Evidence for involvement of the PKC-α isoform in myogenic contractions of the coronary microcirculation

Abstract

The role of protein kinase C (PKC) isoforms in myogenic tone of the ferret coronary microcirculation was investigated by measuring fura 2 Ca²⁺signals, PKC immunoblots, contractile responses, and confocal microscopy of PKC translocation. Phorbol ester-evoked contractions were completely abolished in the absence of extracellular Ca²⁺but involved a Ca²⁺sensitization relative to KCl contractions. Immunoblotting using isoform-specific antibodies showed the presence of PKC-α and -ι and traces of PKC-ɛ and -μ in the ferret coronary microcirculation. PKC-β was not detectable.

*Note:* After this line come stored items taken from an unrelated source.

==> src/rtl/curkey_pkg.sv <==
// Shared constants and helpers for the cursor key capture block.
// Assumes ASCII encoding for injected control characters.
package curkey_pkg;
    localparam int NUM_KEYS  = 4;
    localparam int NUM_MODES = 12;
    localparam int CODE_W    = 8;

    typedef enum logic [1:0] {
        KEY_UP    = 2'd0,
        KEY_DOWN  = 2'd1,
        KEY_LEFT  = 2'd2,
        KEY_RIGHT = 2'd3
    } key_idx_e;

    localparam logic [CODE_W-1:0] CHR_CR    = 8'h0D;
    localparam logic [CODE_W-1:0] CHR_SPACE = 8'h20;
    localparam logic [CODE_W-1:0] CHR_LF    = 8'h0A;
    localparam logic [CODE_W-1:0] CHR_NONE  = 8'h00;

    // Map the two select lines to a control character.
    function automatic logic [CODE_W-1:0] pick_code(input logic s1, input logic s2);
        logic [CODE_W-1:0] c;
        unique case ({s2, s1})
            2'b01:   c = CHR_CR;
            2'b10:   c = CHR_SPACE;
            2'b11:   c = CHR_LF;
            default: c = CHR_NONE;
        endcase
        return c;
    endfunction
endpackage

==> src/rtl/curkey_sync.sv <==
// Two-stage synchroniser for a vector of asynchronous levels.
// Assumes each bit is a slow level; no multi-bit coherence is promised.
// RST_VAL sets the value both stages take in reset.
module curkey_sync #(
    parameter int          W       = 4,
    parameter logic [W-1:0] RST_VAL = '0
) (
    input  logic         clk,
    input  logic         rst_n,
    input  logic [W-1:0] d_async,
    output logic [W-1:0] q_sync
);
    logic [W-1:0] stage1;
    logic [W-1:0] stage2;

    // Shift the asynchronous levels through two flops.
    always_ff @(posedge clk) begin
        if (!rst_n) begin
            stage1 <= RST_VAL;
            stage2 <= RST_VAL;
        end else begin
            stage1 <= d_async;
            stage2 <= stage1;
        end
    end

    assign q_sync = stage2;
endmodule

==> src/rtl/curkey_latch_bank.sv <==
// Set/hold latches for the synchronised cursor keys.
// A bit sets during active scan, freezes while retrace processing runs,
// and on the edge that ends retrace keeps only bits whose key is still down.
// Assumes retrace_busy and in_scan are already in the clock domain.
module curkey_latch_bank #(
    parameter int N = 4
) (
    input  logic         clk,
    input  logic         rst_n,
    input  logic [N-1:0] key_sync,
    input  logic         in_scan,
    input  logic         retrace_busy,
    output logic [N-1:0] held
);
    logic retrace_q;
    logic end_edge;
    logic set_en;

    // Remember whether retrace processing ran on the previous edge.
    always_ff @(posedge clk) begin
        if (!rst_n) retrace_q <= 1'b0;
        else        retrace_q <= retrace_busy;
    end

    assign end_edge = retrace_q & ~retrace_busy;
    assign set_en   = in_scan & ~retrace_busy;

    for (genvar k = 0; k < N; k++) begin : g_key
        // One latch per key: freeze, clear-at-end, then set.
        always_ff @(posedge clk) begin
            if (!rst_n) begin
                held[k] <= 1'b0;
            end else if (retrace_busy) begin
                held[k] <= held[k];
            end else begin
                held[k] <= (end_edge ? (held[k] & key_sync[k]) : held[k])
                         | (set_en & key_sync[k]);
            end
        end
    end
endmodule

==> src/rtl/curkey_code_inject.sv <==
// Registered control-character injector driven by two select lines.
// Output enable is high whenever either select is high; the data is
// forced to zero when disabled so no stale byte is presented.
module curkey_code_inject
    import curkey_pkg::*;
(
    input  logic              clk,
    input  logic              rst_n,
    input  logic              sel_a1,
    input  logic              sel_a2,
    output logic [CODE_W-1:0] code_out,
    output logic              code_oe
);
    // Register the selected character and its enable.
    always_ff @(posedge clk) begin
        if (!rst_n) begin
            code_out <= CHR_NONE;
            code_oe  <= 1'b0;
        end else begin
            code_out <= pick_code(sel_a1, sel_a2);
            code_oe  <= sel_a1 | sel_a2;
        end
    end
endmodule

==> src/rtl/curkey_front.sv <==
// Top: cursor key capture, control character injector and mode switch
// sampling. Keys are active high; mode switches are active low with
// pull-ups, so reset puts the synchroniser in the released state.
module curkey_front
    import curkey_pkg::*;
#(
    parameter int NK = NUM_KEYS,
    parameter int NM = NUM_MODES
) (
    input  logic              clk,
    input  logic              rst_n,
    input  logic [NK-1:0]     key_raw,
    input  logic              in_scan,
    input  logic              retrace_busy,
    input  logic              sel_a1,
    input  logic              sel_a2,
    input  logic [NM-1:0]     mode_sw_n,
    output logic [NK-1:0]     key_held,
    output logic [CODE_W-1:0] code_out,
    output logic              code_oe,
    output logic [NM-1:0]     mode_lvl
);
    localparam logic [NM-1:0] MODE_IDLE = '1;

    logic [NK-1:0] key_sync;
    logic [NM-1:0] mode_sync_n;

    curkey_sync #(.W(NK), .RST_VAL('0)) u_key_sync (
        .clk(clk), .rst_n(rst_n), .d_async(key_raw), .q_sync(key_sync)
    );

    curkey_latch_bank #(.N(NK)) u_latches (
        .clk(clk), .rst_n(rst_n), .key_sync(key_sync),
        .in_scan(in_scan), .retrace_busy(retrace_busy), .held(key_held)
    );

    curkey_code_inject u_inject (
        .clk(clk), .rst_n(rst_n), .sel_a1(sel_a1), .sel_a2(sel_a2),
        .code_out(code_out), .code_oe(code_oe)
    );

    curkey_sync #(.W(NM), .RST_VAL(MODE_IDLE)) u_mode_sync (
        .clk(clk), .rst_n(rst_n), .d_async(mode_sw_n), .q_sync(mode_sync_n)
    );

    // Present mode switches as active-high levels.
    assign mode_lvl = ~mode_sync_n;
endmodule

==> config.mk <==
export PLATFORM = sky130hd
export DESIGN_NAME = curkey_front
export DESIGN_NICKNAME = d
export VERILOG_FILES = /design/src/rtl/curkey_pkg.sv /design/src/rtl/curkey_sync.sv /design/src/rtl/curkey_latch_bank.sv /design/src/rtl/curkey_code_inject.sv /design/src/rtl/curkey_front.sv
export SDC_FILE = /design/constraint.sdc
export NUM_CORES = 1
export LEC_CHECK = 0
export BUFFER_PORTS_ARGS = -buffer_cell sky130_fd_sc_hd__buf_2
export CAP_MARGIN = 10
export CORE_ASPECT_RATIO = 1.75
export CORE_MARGIN = 1.5
export CORE_UTILIZATION = 47
export CTS_CLUSTER_SIZE = 25
export DETAILED_ROUTE_END_ITERATION = 12
export GPL_TIMING_DRIVEN = 0
export MAX_ROUTING_LAYER = met4
export PLACE_DENSITY = 0.73
export SLEW_MARGIN = 10
export SYNTH_ARGS = -nofsm -noshare
export SYNTH_HDL_FRONTEND = slang
export SYNTH_SLANG_ARGS = --single-unit
==> constraint.sdc <==
create_clock -name clk -period 0.9 [get_ports clk]
set_input_delay 0.18 -clock clk [delete_from_list [all_inputs] [get_ports clk]]
set_output_delay 0.18 -clock clk [all_outputs]
set_load 0.01 [all_outputs]
## Word-level counts from Yosys, hierarchy flattened

Cells that the tools add are included.

| storage, ports and cells | value |
|---|---|
| flip-flop bits (word level) | 46 |
| input port bits | 22 |
| output and inout bits | 25 |

| operators by class | value |
|---|---|
| eq/ne operators | 3 |
| mux-type cells | 5 |
| bitwise gates (word level) | 17 |

Operators with widths:

| operator | count |
|---|---|
| $pmux W6 S3 | 1 |
| $not A12 Y12 | 1 |
| $and A1 B1 Y1 | 10 |
| $or A1 B1 Y1 | 5 |
| $eq A2 B2 Y1 const B | 2 |
| $mux W1 | 4 |
| $eq A2 B1 Y1 const B | 1 |
| $not A1 Y1 | 1 |

## Logic depth before layout (Yosys ltp)

Gate-level depths: netlist of the first run.

| logic depth | value |
|---|---|
| depth in word-level cells | 4 |
| depth in mapped cells | 3 |
| gate-level depth less buffers | 3 |

## Hierarchy

Synthesis of the first run repeated with hierarchy kept, for this count alone.

| second synthesis, totals | value |
|---|---|
| cells, all modules | 114 |
| area total of the unflattened synthesis | 1265.0 µm² |

Modules (own cells, without submodules):

| module | instances | cells each | area each (µm²) | sequential area each (µm²) |
|---|---|---|---|---|
| curkey_sync (u_mode_sync) | 1 | 50 | 644.4 | 480.5 |
| curkey_sync (u_key_sync) | 1 | 16 | 210.2 | 160.2 |
| curkey_latch_bank | 1 | 21 | 191.4 | 100.1 |
| curkey_code_inject | 1 | 15 | 173.9 | 100.1 |
| curkey_front | 1 | 12 | 45.0 | 0.0 |

## Worst setup path after synthesis of the first run

OpenSTA, ideal clock, no wires.

| path | value |
|---|---|
| path type | flip-flop to flip-flop |
| start | reg u_latches.retrace_q |
| end | reg u_latches.held[1] |
| arrival | 611 ps |
| data required time | 774 ps |
| path slack | 163 ps |
| stages on the path, launching flop included | 3 |
| path buffers | 0 |
| clock period less this slack | 737 ps |
| path through | dfxtp_1 nor2b_1 o21ai_1 |

| on the way | value |
|---|---|
| longest elaborated chain between the ends | 3 |

RTL lines:

| what | RTL line | source |
|---|---|---|
| from (decl) | curkey_latch_bank.sv:15 | `logic retrace_q;` |
| from (signal assigned) | curkey_latch_bank.sv:22 | `else retrace_q <= retrace_busy;` |
| $and A1 B1 Y1 | curkey_latch_bank.sv:25 | `assign end_edge = retrace_q & ~retrace_busy;` |
| $mux W1 | curkey_latch_bank.sv:36 | `held[k] <= (end_edge ? (held[k] & key_sync[k]) : held[k])` |
| $or A1 B1 Y1 | curkey_latch_bank.sv:37 | `\| (set_en & key_sync[k]);` |
| to (signal, indexed assignment) | curkey_latch_bank.sv:34 | `held[k] <= held[k];` |
| to (signal, indexed assignment) | curkey_latch_bank.sv:36 |  |
| to (decl) | curkey_latch_bank.sv:13 | `output logic [N-1:0] held` |

Every way passes these cells.
A chain may end at the register's enable or synchronous reset.

## Worst setup path after layout of the first run

| path | value |
|---|---|
| start | reg u_inject.code_out[2] |
| end | out code_out[2] |

RTL lines:

| what | RTL line | source |
|---|---|---|
| from (decl) | curkey_code_inject.sv:11 | `output logic [CODE_W-1:0] code_out,` |
| from (signal assigned) | curkey_code_inject.sv:20 | `code_out <= pick_code(sel_a1, sel_a2);` |
| to (decl) | curkey_front.sv:19 | `output logic [CODE_W-1:0] code_out,` |

No word-level cell between the ends.

==> out/results.ini, run 1 <==
[run_status]
outcome = complete, but fails checks
violations = setup timing

[sta]
period_share_pct = 112
whs_ps = 59.7
period_minus_slack_ps = 1010
setup_violations = 22
fin_ws_ps = -111
drv_slew = 0
fin_skew_ps = 5.19
clock.fmax_mhz = 989
rsz0062_at_grt = yes
hold_viol_final = 0

[critical_path]
arrival_ps = 830
start_kind = flip-flop
max_stage_delay_ps = 330
cp_common_cell = buf_6
worstPathMaxFanout = 2
cp_cell_sequence = buf_6 -> buf_6
cp_num_buf_inv = 2
cp_top_family = flip-flops
crit_required_ps = 720
worstSetupPathType = flip-flop to output port
crit_path_end_kind = output port
cp_slowest_cell = dfxtp_2
reg2reg_setup_slack_ps = 70

[power_and_ir_drop]
ir_drop_uv = 1630
power_mw = 4.02
p_per_area_mw_per_mm2 = 2230
power.leakage_nw = 0.925

[global_routing]
first_global_vias = 837
grt_pass1_wl_mm = 3.42
grt_usage_pct = 15.9
grt_overflow = 0
antenna_found_initial = 0
grt_start_max_net_pins = 14

[worst_hold_path]
hp-class = input pin to flip-flop

[layout]
diodes = 0
n_fill_cell = 196
mostFrequentLayoutCell = buf_2
final_util_pct = 70.4
mostFrequentLayoutCells = 34 x buf_2, 28 x dfxtp_1, 20 x nand2b_1
layout-drive-gt1-share_pct = 51.5
final_nets = 192
area_growth_pct = 39.9

[run]
maxCapViolations = 0

[drt]
drt-total-wl_mm = 2.05
wl_met1_um = 744
drt_iter0_markers = 2
drt_pass1_iterations = 4
ant_nets = 0
vias = 871
drc = 0
met2_length_mm = 1.11
via_per_inst = 4.42
wl_per_cell_um = 10.4
route.met3.wl_um = 129
highest_layer = met4

[floorplan]
initial_utilization_pct = 50.3
fp.dieW_um = 42.5
rows = 24
io_pins = 47
die_h_um = 72.2
design.core.area_mm2 = 0.00255
die-area_mm2 = 0.00307

[synthesis]
syn_avg_cell_area_um2 = 11.2
synth_area_leaders = dfxtp_1 65%, nand2b_1 9.7%, and2_2 4.7%, inv_1 3.5%, buf_4 2.3%
ys_seq_elements = 42
synth_cell_types = 20
postSynthCellCount = 115
synth_top_cell_by_area = dfxtp_1
synth_top_area_share_pct = 65.4
synth_area_mm2 = 0.00128
ys_warn_count = 0
synth_seq_area_share_pct = 65.4

[clock_network]
cts_buffer_depth = 2
cts_sinks = 42
htreeDepth = 2
hold_buffers = 0
clk_pin_slew_worst_paths_ps = 80
cts_buffers = 5
cts_tree = built
insertion_delay_ps = 290
clockRootBuffer = clkbuf_8

[placement]
hpwl_mm = 1.48
place_congestion = 0.704
io_buffers = 43

[path summary, 6_finish.rpt]
kind,start,cells after the start,to
worst max register to register,u_latches.held[2]$_SDFFE_PN0N_,3,u_latches.held[2]$_SDFFE_PN0N_
worst max-delay path,u_inject.code_out[2]$_SDFF_PN0_,2,code_out[2]
worst min-delay path,mode_sw_n[3],2,u_mode_sync.stage1[3]$_SDFF_PN1_
worst min register to register,u_mode_sync.stage1[8]$_SDFF_PN1_,1,u_mode_sync.q_sync[8]$_SDFF_PN1_
[final cells by class]
type                    instances  area (um^2)  share of cell area [%]
flip-flops and latches         42          858                    47.7
multi-input cells              55          353                    19.6
repair buffers                 46          307                    17.0
clock buffers                   6         82.6                    4.59
clock inverters                 2         60.1                    3.34
plain buffers                   8         60.1                    3.34
inverters                      12         45.0                    2.51
well taps                      26         32.5                    1.81
[sequential cells by signal, summed over array words and instances (netlist names)]
| name | flops |
|---|---|
| u_inject.code_oe | 1 |
| u_inject.code_out | 4 |
| u_key_sync.q_sync | 4 |
| u_key_sync.stage1 | 4 |
| u_latches.held | 4 |
| u_latches.retrace_q | 1 |
| u_mode_sync.q_sync | 12 |
| u_mode_sync.stage1 | 12 |
[per-stage QoR]
step / instances / TNS [ps] / area (um^2) / worst slack (ps)
floorplan: 117 / 0 / 1290 / 163
global placement: 186 / 0 / 1540 / 60.8
CTS: 197 / -903 / 1750 / -121
detailed placement: 186 / 0 / 1540 / 34.0
global route: 197 / -1410 / 1800 / -144
finish: 197 / -611 / 1800 / -111
[cell usage after synthesis (all sizes together)]
master / instances
and2: 10
and2b: 1
and3: 1
inv: 12
and3b: 1
nand2: 4
dfxtp: 42
conb: 1
o21ai: 4
o21a: 1
or2b: 4
o211ai: 4
clkbuf: 1
nand2b: 20
buf: 7
nor2b: 2
[routing by layer]
layer,GRT usage (%),up-vias
met1,15.2,389
met4,10.4,0
met2,25.6,30
li1,-,446
met3,6.72,6
met5,-,-
[what timing repair did]
item / in CTS / in global routing
gates resized for setup: 11 / 18
pin swaps: 0 / 0
buffers inserted: 3 / 0
setup endpoints to repair: 22 / 25
[cells by family after synthesis]
logic type | share of synthesized area (%)
buffers and inverters | 7.89
DFF | 65.4
other | 0.292
AOI/OAI and AO/OA | 4.77
and+or+nand+nor | 21.6
[power breakdown]
part	internal, mW	switching (mW)	total (mW)
Clock	1.18	0.603	1.78
Combinational	0.153	0.111	0.264
Sequential	1.95	0.0228	1.97
Total	3.28	0.737	4.02
(Power assumes the default switching activity.)
==> run 2: changes to the inputs <==
- TNS_END_PERCENT: unset -> 1
==> run 2 against run 1 <==
  * The flow still finishes with violations (setup timing)
  * Clock skew is 0.75 ps higher
  * Utilization shrank 1.4 points
  * Global-route usage fell by 0.26 points
  * Register-to-register slack better by 80 ps
==> out/results.ini, run 2 (same netlist as run 1, synthesis figures left out) <==
[sta]
fin_skew_ps = 5.95
setup_violations = 20
drv_slew = 0
period_minus_slack_ps = 1010
period_share_pct = 113
fin_ws_ps = -113
hold_viol_final = 0
clock.fmax_mhz = 988
rsz0062_at_grt = yes

[run]
maxCapViolations = 0

[clock_network]
clk_pin_slew_worst_paths_ps = 80
insertion_delay_ps = 290
clockRootBuffer = clkbuf_8
hold_buffers = 0
cts_tree = built
htreeDepth = 2
cts_buffers = 5
cts_sinks = 42
cts_buffer_depth = 2

[layout]
n_fill_cell = 201
mostFrequentLayoutCells = 36 x buf_2, 29 x dfxtp_1, 20 x nand2b_1
area_growth_pct = 37.1
diodes = 0
seq_area_um2 = 857
multiInputGateArea_um2 = 353
layoutNonFillerInstCount = 194
layout-drive-gt1-share_pct = 49.4
final_util_pct = 69.0
final_nets = 189
mostFrequentLayoutCell = buf_2

[critical_path]
crit_path_end_kind = output port
worstSetupPathType = flip-flop to output port
r2r-start = u_latches.retrace_q$_SDFF_PN0_
crit_required_ps = 720
r2r_cells = 2
arrival_ps = 830
reg2reg_to = u_latches.held[2]$_SDFFE_PN0N_
worstPathMaxFanout = 2
reg2reg_setup_slack_ps = 150
start_kind = flip-flop

[power_and_ir_drop]
p_per_area_mw_per_mm2 = 2270
ir_drop_uv = 1620
power.switching_mw = 0.733
netSwitchingFraction_pct = 18.3
combPwrFrac_pct = 6.3
power.leakage_nw = 0.908
seq_power_share_pct = 49.1
p_int_mw = 3.27
p_clk_share_pct = 44.5

[placement]
pre_cts_ws_ps = 34.0
dp.cells = 186
io_buffers = 43
place_congestion = 0.704
hpwl_mm = 1.48

[drt]
drt_pass1_iterations = 4
vias = 865
wl_per_cell_um = 10.2
drt_iter0_markers = 4
via_per_inst = 4.46
drc = 0
ant_nets = 0
drt-total-wl_mm = 1.98

[global_routing]
first_global_vias = 816
grt_pass1_wl_mm = 3.35
grt_overflow = 0
antenna_found_initial = 0
grt_start_max_net_pins = 14
grt_usage_pct = 15.6
grt_util_met2_pct = 24.6
grt_most_used_layer = met2
grt_use_met3_pct = 6.72
grt.met1_usage_pct = 15.3

[worst_hold_path]
worstHoldStart = mode_sw_n[3]
min_delay_worst_endpoint = u_mode_sync.stage1[3]$_SDFF_PN1_
hold_depth = 2
hp-class = input pin to flip-flop

[run_status]
outcome = complete, but fails checks
violations = setup timing

[floorplan]
die_h_um = 72.2
initial_utilization_pct = 50.3
io_pins = 47
rows = 24
fp.dieW_um = 42.5
design.core.area_mm2 = 0.00255
die-area_mm2 = 0.00307

## run 2: cell count changes in the layout (fill, tap and decap cells not counted), sizes merged
cell / delta
buf: -3
## run 2: timing repair
action,CTS,global route
endpoints found under the setup margin,22,25
resized for setup,11,14
setup buffers,0,0
hold endpoints to repair,0,0
## run 2: worst max-delay path, stage by stage (launching register included)
cell and delay, ps:
dfxtp_2 330, buf_6 100, buf_6 110
## run 2: area by class of cell
cell class	count	share of cell area [%]
Clock buffer	6	4.69
Multi-Input combinational cell	55	20.0
Inverter	12	2.56
Buffer	8	3.41
Tap cell	26	1.85
Timing Repair Buffer	43	15.4
Clock inverter	2	3.41
Sequential cell	42	48.7
## run 2: power groups by stage
stage	clock network [mW]	logic, mW	registers (mW)
2_1_floorplan	0	0.128	2.01
3_3_place_gp	0	0.232	2.00
4_1_cts	1.82	0.248	1.96
3_5_place_dp	0	0.239	2.00
6_report	1.78	0.254	1.97
5_1_grt	1.91	0.282	1.97
## run 2: worst max path at each step
stage	start	end	slack, ps	cells past startpoint
after detailed placement	retrace_busy	u_latches.held[0]$_SDFFE_PN0N_	30	4
after global routing	u_inject.code_out[2]$_SDFF_PN0_	code_out[2]	-140	2
after global placement	u_latches.retrace_q$_SDFF_PN0_	u_latches.held[1]$_SDFFE_PN0N_	60	2
final	u_inject.code_out[2]$_SDFF_PN0_	code_out[2]	-110	2
after floorplan	u_latches.retrace_q$_SDFF_PN0_	u_latches.held[1]$_SDFFE_PN0N_	160	2
after CTS	u_inject.code_out[2]$_SDFF_PN0_	code_out[2]	-120	2
## run 2: per-stage QoR
step	cell area [um^2]	power [mW]	hold slack, ps	TNS [ps]
detailed placement	1540	2.24	360	0
global route	1760	4.17	57.4	-1480
finish	1760	4.01	60.3	-647
CTS	1720	4.03	52.2	-940
floorplan	1290	2.14	276	0
global placement	1540	2.23	362	0
## run 2: per-layer routing
metal,part of all wire [%],wire length (um),vias to the layer above
met5,0,0,-
met3,6.4,126,6
met4,3.3,65,0
li1,-,-,444
met2,52,1030,30
met1,38,752,385
==> run 3: changes to the inputs <==
- ABC_AREA: unset -> 1
- GPL_TIMING_DRIVEN: 0 -> unset
- PLACE_DENSITY: 0.73 -> 0.72
==> run 3 against run 2 <==
  * The flow still finishes with violations (setup timing)
  * Critical endpoint is now mode_lvl[3]
  * Sequential power about the same
  * Largest cell class unchanged
  * Cell count is 7.2% higher
  * Worst setup slack improved by 68 ps
  * Worst hold slack worse by 21 ps
  * Critical path depth unchanged
  * Largest power group unchanged
  * Die area increased by 0.28%
  * Synthesized area increased by 0.29%
  * Synthesized cell count increased by 17%
  * Critical path type unchanged
  * Count of clock-buffer cells in the layout unchanged
  * Non-clock buffer count is 7 lower
  * First-iteration DRC count grew to 3.8 times the previous value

When intraluminal pressure (40 to 60 and 80 mmHg) was increased, ferret coronary arterioles showed a transient increase in fura 2 Ca²⁺signals, whereas the myogenic tone remained sustained. The increase in Ca²⁺and tone was sustained at 100 mmHg. Isolated ferret coronary arterioles were fixed and immunostained for PKC-α at 40 and 100 mmHg intraluminal pressure. PKC translocation was determined by confocal microscopy. Increased PKC translocation was observed when vessels were exposed to 100 mmHg relative to that at resting pressure (40 mmHg). These results suggest a link between the Ca²⁺sensitization that occurs during the myogenic contraction and activation of the α-isoform of PKC.